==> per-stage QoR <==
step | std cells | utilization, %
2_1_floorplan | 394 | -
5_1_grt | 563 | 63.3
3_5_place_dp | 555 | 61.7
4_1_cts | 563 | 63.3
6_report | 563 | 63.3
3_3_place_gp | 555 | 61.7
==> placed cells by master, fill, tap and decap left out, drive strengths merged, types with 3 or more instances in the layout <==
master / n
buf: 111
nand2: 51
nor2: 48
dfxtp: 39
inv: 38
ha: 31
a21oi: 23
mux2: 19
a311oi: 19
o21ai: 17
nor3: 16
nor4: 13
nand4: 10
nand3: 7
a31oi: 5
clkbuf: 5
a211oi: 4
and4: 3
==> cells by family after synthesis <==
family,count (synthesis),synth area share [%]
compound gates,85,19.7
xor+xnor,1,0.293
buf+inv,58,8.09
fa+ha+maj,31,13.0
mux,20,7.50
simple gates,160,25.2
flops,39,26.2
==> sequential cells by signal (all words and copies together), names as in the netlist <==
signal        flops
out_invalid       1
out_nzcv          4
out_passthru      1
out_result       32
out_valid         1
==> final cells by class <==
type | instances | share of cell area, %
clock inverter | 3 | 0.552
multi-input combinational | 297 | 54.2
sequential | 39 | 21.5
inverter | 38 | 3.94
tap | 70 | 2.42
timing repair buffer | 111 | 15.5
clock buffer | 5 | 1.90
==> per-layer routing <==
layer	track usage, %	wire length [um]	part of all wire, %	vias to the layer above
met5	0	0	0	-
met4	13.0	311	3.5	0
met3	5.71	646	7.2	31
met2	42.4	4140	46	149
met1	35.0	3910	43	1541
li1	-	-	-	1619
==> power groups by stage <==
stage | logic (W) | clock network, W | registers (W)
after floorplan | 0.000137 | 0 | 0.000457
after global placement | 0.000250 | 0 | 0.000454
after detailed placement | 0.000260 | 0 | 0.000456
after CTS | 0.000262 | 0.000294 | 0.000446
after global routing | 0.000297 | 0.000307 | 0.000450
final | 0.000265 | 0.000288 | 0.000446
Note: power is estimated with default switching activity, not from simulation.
$ cat config.mk
export PLATFORM = sky130hd
export DESIGN_NAME = core_pwrdn_seq
export DESIGN_NICKNAME = d
export VERILOG_FILES = /design/src/rtl/cpd_pkg.sv /design/src/rtl/cpd_sync.sv /design/src/rtl/cpd_rst_sync.sv /design/src/rtl/cpd_fsm.sv /design/src/rtl/core_pwrdn_seq.sv
export SDC_FILE = /design/constraint.sdc
export NUM_CORES = 1
export LEC_CHECK = 0
export BUFFER_PORTS_ARGS = -buffer_cell sky130_fd_sc_hd__buf_2
export CAP_MARGIN = 20
export CORE_MARGIN = 1
export CORE_UTILIZATION = 45
export CTS_BUF_LIST = sky130_fd_sc_hd__clkbuf_4
export DETAILED_ROUTE_END_ITERATION = 8
export PLACE_DENSITY = 0.75
export SYNTH_ARGS = -nofsm -noshare
export SYNTH_HDL_FRONTEND = slang
export SYNTH_SLANG_ARGS = --single-unit
$ cat constraint.sdc
create_clock -name clk -period 1 [get_ports clk]
set_clock_uncertainty 0.05 [all_clocks]
set_input_delay 0.15 -clock clk [delete_from_list [all_inputs] [get_ports clk]]
set_output_delay 0.15 -clock clk [all_outputs]
set_load 0.005 [all_outputs]
$ cat src/rtl/cpd_pkg.sv
package cpd_pkg;

  typedef enum logic [2:0] {
    PH_IDLE   = 3'd0,
    PH_FLUSH  = 3'd1,
    PH_WFI    = 3'd2,
    PH_COHX   = 3'd3,
    PH_OFFREQ = 3'd4
  } cpd_phase_e;

  localparam int unsigned CPD_NUM_HS = 4;
  localparam int unsigned CPD_HS_FLUSH = 0;
  localparam int unsigned CPD_HS_DONE  = 1;
  localparam int unsigned CPD_HS_WFI   = 2;
  localparam int unsigned CPD_HS_COHX  = 3;

endpackage

$ cat src/rtl/cpd_sync.sv
// Multi-bit bank of independent level synchronizers, each STAGES flops deep.
module cpd_sync #(
  parameter int unsigned WIDTH  = 1,
  parameter int unsigned STAGES = 3
) (
  input  logic             clk,
  input  logic             arst_n,
  input  logic [WIDTH-1:0] d,
  output logic [WIDTH-1:0] q
);

  logic [STAGES-1:0][WIDTH-1:0] chain;

  always_ff @(posedge clk or negedge arst_n) begin
    if (!arst_n) begin
      chain <= '0;
    end else begin
      chain <= {chain[STAGES-2:0], d};
    end
  end

  assign q = chain[STAGES-1];

endmodule

$ cat src/rtl/cpd_rst_sync.sv
// Reset synchronizer: asynchronous assertion from arst_n; the d input is
// sampled into the chain, so a low d asserts and a high d releases after
// STAGES edges.
module cpd_rst_sync #(
  parameter int unsigned STAGES = 2
) (
  input  logic clk,
  input  logic arst_n,
  input  logic d,
  output logic rst_n_o
);

  logic [STAGES-1:0] chain;

  always_ff @(posedge clk or negedge arst_n) begin
    if (!arst_n) begin
      chain <= '0;
    end else begin
      chain <= {chain[STAGES-2:0], d};
    end
  end

  assign rst_n_o = chain[STAGES-1];

endmodule

$ cat src/rtl/cpd_fsm.sv
// Shutdown phase machine: strictly ordered, one phase per satisfied condition.
module cpd_fsm
  import cpd_pkg::*;
(
  input  logic       clk,
  input  logic       rst_n,
  input  logic       flush_s,
  input  logic       done_s,
  input  logic       wfi_s,
  input  logic       cohx_s,
  input  logic       q_hold,
  output cpd_phase_e phase
);

  cpd_phase_e phase_nxt;

  always_comb begin
    phase_nxt = phase;
    unique case (phase)
      PH_IDLE:   if (flush_s)            phase_nxt = PH_FLUSH;
      PH_FLUSH:  if (done_s)             phase_nxt = PH_WFI;
      PH_WFI:    if (wfi_s)              phase_nxt = PH_COHX;
      PH_COHX:   if (cohx_s && !q_hold)  phase_nxt = PH_OFFREQ;
      PH_OFFREQ:                         phase_nxt = PH_OFFREQ;
      default:                           phase_nxt = PH_IDLE;
    endcase
  end

  always_ff @(posedge clk or negedge rst_n) begin
    if (!rst_n) begin
      phase <= PH_IDLE;
    end else begin
      phase <= phase_nxt;
    end
  end

endmodule

$ cat src/rtl/core_pwrdn_seq.sv
module core_pwrdn_seq
  import cpd_pkg::*;
#(
  parameter int unsigned SYNC_STAGES = 3,
  parameter int unsigned RST_STAGES  = 2
) (
  input  logic clk,
  input  logic rst_n,
  input  logic sw_rst_n,
  input  logic flush_req,
  input  logic flush_done,
  input  logic wfi_halt,
  input  logic coh_req,
  input  logic coh_ack,
  input  logic q_active,
  input  logic q_accept_n,
  output logic off_ready,
  output logic pd_clk_gate
);

  logic                  sys_rst_n;
  logic                  blk_rst_n;
  logic [CPD_NUM_HS-1:0] hs_raw;
  logic [CPD_NUM_HS-1:0] sync_q;
  logic                  q_hold;
  logic                  gate_nxt;
  cpd_phase_e            phase;

  // System-only reset domain, used by the clock-gate flag.
  cpd_rst_sync #(.STAGES(RST_STAGES)) i_sys_rst (
    .clk     (clk),
    .arst_n  (rst_n),
    .d       (1'b1),
    .rst_n_o (sys_rst_n)
  );

  // Combined reset: system reset asynchronously, software reset through the chain.
  cpd_rst_sync #(.STAGES(RST_STAGES)) i_blk_rst (
    .clk     (clk),
    .arst_n  (rst_n),
    .d       (sw_rst_n),
    .rst_n_o (blk_rst_n)
  );

  always_comb begin
    hs_raw               = '0;
    hs_raw[CPD_HS_FLUSH] = flush_req;
    hs_raw[CPD_HS_DONE]  = flush_done;
    hs_raw[CPD_HS_WFI]   = wfi_halt;
    hs_raw[CPD_HS_COHX]  = ~coh_req & ~coh_ack;
  end

  cpd_sync #(.WIDTH(CPD_NUM_HS), .STAGES(SYNC_STAGES)) i_hs_sync (
    .clk    (clk),
    .arst_n (blk_rst_n),
    .d      (hs_raw),
    .q      (sync_q)
  );

  assign q_hold = q_active & q_accept_n;

  cpd_fsm i_fsm (
    .clk     (clk),
    .rst_n   (blk_rst_n),
    .flush_s (sync_q[CPD_HS_FLUSH]),
    .done_s  (sync_q[CPD_HS_DONE]),
    .wfi_s   (sync_q[CPD_HS_WFI]),
    .cohx_s  (sync_q[CPD_HS_COHX]),
    .q_hold  (q_hold),
    .phase   (phase)
  );

  assign off_ready = (phase == PH_OFFREQ);
  assign gate_nxt  = ~sw_rst_n & (phase == PH_OFFREQ);

  always_ff @(posedge clk or negedge sys_rst_n) begin
    if (!sys_rst_n) begin
      pd_clk_gate <= 1'b0;
    end else begin
      pd_clk_gate <= gate_nxt;
    end
  end

endmodule

==> After elaboration in Yosys (flattened, before gate mapping) <==
Index checks and enable logic that the tools add are counted.
{ "classes": {"n_eq_ne": 8, "mux": 5, "n_bitwise": 6, "reduce_logical": 4} }
{ "ops": {"columns": ["cell", "count"], "rows": [
  ["$pmux 3 s5", 1],
  ["$mux 3", 4],
  ["$eq 3x2->1 const B", 2],
  ["$ne 2x2->1 const B", 3],
  ["$reduce_and 4->1", 1],
  ["$and 1x1->1", 3],
  ["$eq 3x1->1 const B", 1],
  ["$eq 3x3->1 const B", 1],
  ["$logic_not 3->1", 1],
  ["$not 1->1", 3],
  ["$ne 2x1->1 const B", 1],
  ["$logic_and 1x1->1", 1],
  ["$logic_not 1->1", 1]
]} }
{ "totals": {"reg_bits": 20, "wordCells": 30} }

==> Depth between registers and ports, before layout <==
{ "logic_depth": {"ltp_word": 5, "ltp_mapped": 3, "depth_no_buf": 3} }

==> Hierarchy <==
From an unflattened synthesis, not the netlist that was laid out.
{ "unflattened": {"hier_cells": 41, "hier_area_um2": 654.4} }
{ "modules_own_cells": {"columns": ["module", "instances", "cells_each", "area_per_inst_um2", "seq_area_each_um2"], "rows": [
  ["cpd_sync", 1, 16, 330.3, 300.3],
  ["cpd_fsm", 1, 15, 162.7, 75.1],
  ["cpd_rst_sync", 2, 2, 50.0, 50.0],
  ["core_pwrdn_seq", 1, 6, 61.3, 25.0]
]} }

==> Worst setup path before layout <==
Ideal clock, no wire load.
{ "synth_timing": {"kind": "register -> register", "start": "register i_fsm.phase[1]", "end": "register i_fsm.phase[2]", "setup_time_ns": 0.120, "arrival_time_ns": 0.775, "required_time_ns": 0.830, "path_slack_ns": 0.055, "path_stages_with_launch": 3, "period_less_slack_ns": 0.945, "cell_sequence": "dfrtp_1 nor2b_1 a41o_1"} }
{ "synth_via": {"elab_chain_len": 3, "word_cells_on_any_way": 11, "classes_between": "eq/ne: 8; mux: 1; reduce/logical: 2"} }
{ "synth_lines": {"columns": ["element", "line_no", "text"], "rows": [
  ["start, declared", "cpd_fsm.sv:12", "output cpd_phase_e phase"],
  ["start signal, assigned", "cpd_fsm.sv:33", "phase <= phase_nxt;"],
  ["$eq 3x2->1 (tied with other cells)", "cpd_fsm.sv:19", "unique case (phase)"],
  ["$ne 2x1->1 (no source line) / $ne 2x2->1 (equally long branches)", null, null],
  ["$reduce_and 4->1 (no source line)", null, null]
]} }
Parallel ways exist; a longest one is shown, timed or not.
A chain may end at the register's enable or synchronous reset.

==> Worst setup path in the final report <==
{ "layout_timing": {"start": "register i_fsm.phase[0]", "end": "output off_ready"} }
{ "layout_via": {"elab_chain_len": 1} }
{ "layout_lines": {"columns": ["element", "line_no", "text"], "rows": [
  ["$eq 3x3->1", "core_pwrdn_seq.sv:73", "assign off_ready = (phase == PH_OFFREQ);"],
  ["end, declared", "core_pwrdn_seq.sv:17", "output logic off_ready,"]
]} }
Every way passes these cells.

==> flow_metrics.tcl <==
set metrics [dict create \
    core_area_sq_um 1190 \
    cp_max_fo 2 \
    failed_checks "negative setup slack" \
    maxCapViolations 0 \
    slowest_stage "dfrtp_1" \
    p_clk_frac 0.195 \
    min_path_type "register to asynchronous set/reset pin" \
    worstSkewPairLatency_ps 280 \
    finalHoldViolCount 0 \
    synth_seq_cells 20 \
    synth.distinct_cells 14 \
    rows 12 \
    die_x_um 38.9 \
    grt_pass1_wl_mm 1.52 \
    vdd_drop_max_mv 0.994 \
    post-route-drc-count 0 \
    intPower_w 0.00130 \
    pin_count 12 \
    grt_max_degree 16 \
    power_density_nw_per_um2 2050 \
    grt.total_usage 0.166 \
    cp_top_family "flip-flops" \
    cts-buffers-inserted 3 \
    setup_tns_ps -470 \
    post-route-util 0.715 \
    clk_pin_slew_ps 100 \
    wl_per_cell_um 12.2 \
    power.switching_w 0.000437 \
    path_buf_inv 1 \
    die_y_um 38.9 \
    power.leakage_nw 0.414 \
    viasPerCell 4.66 \
    num_vias 359 \
    syn-instance-count 35 \
    routabilityCongestion 0.626 \
    drive_above_1_share 0.381 \
    root_buffer "clkbuf_4" \
    worstPathArrival_ps 1010 \
    switching_share 0.251 \
    crit_chain "nor3b_2 -> buf_2" \
    power_frac_comb 0.264 \
    crit_path_end_kind "primary output" \
    synth_area_sq_um 612 \
    dieArea_sq_um 1510 \
    sequentialPowerShare 0.541 \
    post-route-period-util 1.21 \
    critPathLaunchType "register" \
    clock_path_buffers 2 \
    cts.sinks 20 \
    max_freq_mhz 824 \
    setup_viol 4 \
    cts_tree "yes" \
    required_ps 800 \
    timing.final.ws_setup_ps -214 \
    h-tree-depth 1 \
    maxSlewViolCount 0 \
    drtIter0Drc 3 \
    grt_antenna_before_repair 0 \
    hpwl_um 622 \
    detail-route-antenna-nets 0 \
    totalWireLength_um 942 \
    nets 75 \
    cp_slowest_stage_delay_ps 400 \
    first_pass_iters 2 \
    grt_pass1_vias 368 \
    antenna_cells 0 \
    portBuffers 11 \
    status "finished with violations" \
    rsz0062_at_grt "yes" \
    syn_avg_cell_area_sq_um 17.5 \
    ys_warn_count 0 \
    syn-num-nets 45 \
    grt_overflow_total 0 \
    syn_to_final_growth_pct 38.7 \
    min_period_ps 1210 \
    yosysSeqAreaShare 0.818 \
    fillCellCount 88 \
    crit_type "register to primary output" \
    start_util 0.516 \
]
[cells by family (layout without fill, tap and decap cells)]
family	after synthesis	after routing	synth area share
muxes	1	1	0.0164
and+or+nand+nor	10	10	0.100
buffers and inverters	0	28	0
other	1	1	0.00613
AOI/OAI and AO/OA	3	3	0.0593
DFF	20	20	0.818
[layer usage]
layer  track usage  vias to the layer above  wire (um)
met4         0.103                        0          6
met2         0.279                       10        472
met3        0.0520                        2         39
met1         0.178                      170        423
met5             0                        -          0
li1              -                      177          -
[power by group through the flow]
stage	Combinational, W	Clock (W)	Sequential (W)
2_1_floorplan	0.000150	0	0.000989
3_3_place_gp	0.000237	0	0.000978
3_5_place_dp	0.000258	0	0.000991
4_1_cts	0.000397	0.000355	0.000941
5_1_grt	0.000498	0.000390	0.000950
6_report	0.000459	0.000340	0.000941
[per-stage QoR]
stage	hold WS (ps)	instance area [sq um]	std cells	total power (W)	setup WS, ps
2_1_floorplan	-196	612	35	0.00114	54.5
3_3_place_gp	-97.1	699	62	0.00121	13.1
3_5_place_dp	-89.5	699	62	0.00125	-8.54
4_1_cts	134	833	77	0.00169	-218
5_1_grt	145	848	77	0.00184	-292
6_report	129	848	77	0.00174	-214
[sequential cells by signal, indices dropped and copies added, names as in the netlist]
| name | count |
|---|---|
| pd_clk_gate | 1 |
| i_hs_sync.q | 4 |
| i_hs_sync.chain | 8 |
| i_sys_rst.chain | 2 |
| i_fsm.phase | 3 |
| i_blk_rst.chain | 2 |
[cell type report]
type | count | area [sq um] | area share
clock buffer | 3 | 22.5 | 0.0265
multi-input combinational | 15 | 126 | 0.149
sequential | 20 | 502 | 0.591
tap | 14 | 17.5 | 0.0206
timing repair buffer | 25 | 180 | 0.212
[worst paths after layout]
path / startpoint / slack, ps / cells past startpoint / endpoint
worst max-delay path: i_fsm.phase[0] / -210 / 2 / off_ready
worst min-delay path: i_blk_rst.chain[1] / 130 / 1 / i_hs_sync.chain[3]
worst max register to register: i_fsm.phase[1] / -90 / 4 / i_fsm.phase[0]
worst min register to register: i_blk_rst.chain[1] / 130 / 1 / i_hs_sync.chain[3]
max in group asynchronous: i_sys_rst.chain[1] / 300 / 1 / pd_clk_gate
min in group clk: q_accept_n / 220 / 3 / i_fsm.phase[2]
[cells in the final DEF, fill, tap and decap left out]
cell and n:
buf_2 11, nor2b_1 2, dfrtp_2 1, mux2i_2 1
and3_1 1, nor2_1 2, clkbuf_4 3, nand2_1 1
dfrtp_1 19, a41o_1 1, dlygate4sd3_1 8, a32o_1 1
o32ai_4 1, nand3_1 1, buf_4 6, nand3b_1 1
conb_1 1, nor3b_2 1, nand2b_1 1
[synth_stat cells (all sizes together)]
library cell	number	area [sq um]
nand3	1	5.00
nor3b	1	12.5
o32ai	1	16.3
mux2i	1	10.0
nor2b	2	12.5
a41o	1	10.0
a32o	1	10.0
nand2b	1	6.26
nor2	2	7.51
dfrtp	20	500
and3	1	6.26
nand3b	1	7.51
conb	1	3.75
nand2	1	3.75
[repair_timing]
action,4_1_cts,5_1_grt
setup endpoints to repair,2,6
endpoints found under the hold margin,11,0
gates resized for setup,1,2
pin swaps,1,1
buffers inserted,4,0
hold buffers,8,0
Power figures use the tool's default switching activity.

-=-=-

EXERCISE
Match on "placement" and copy out every line of the entries that contains it.

REPLY
after global placement | 0.000250 | 0 | 0.000454
after detailed placement | 0.000260 | 0 | 0.000456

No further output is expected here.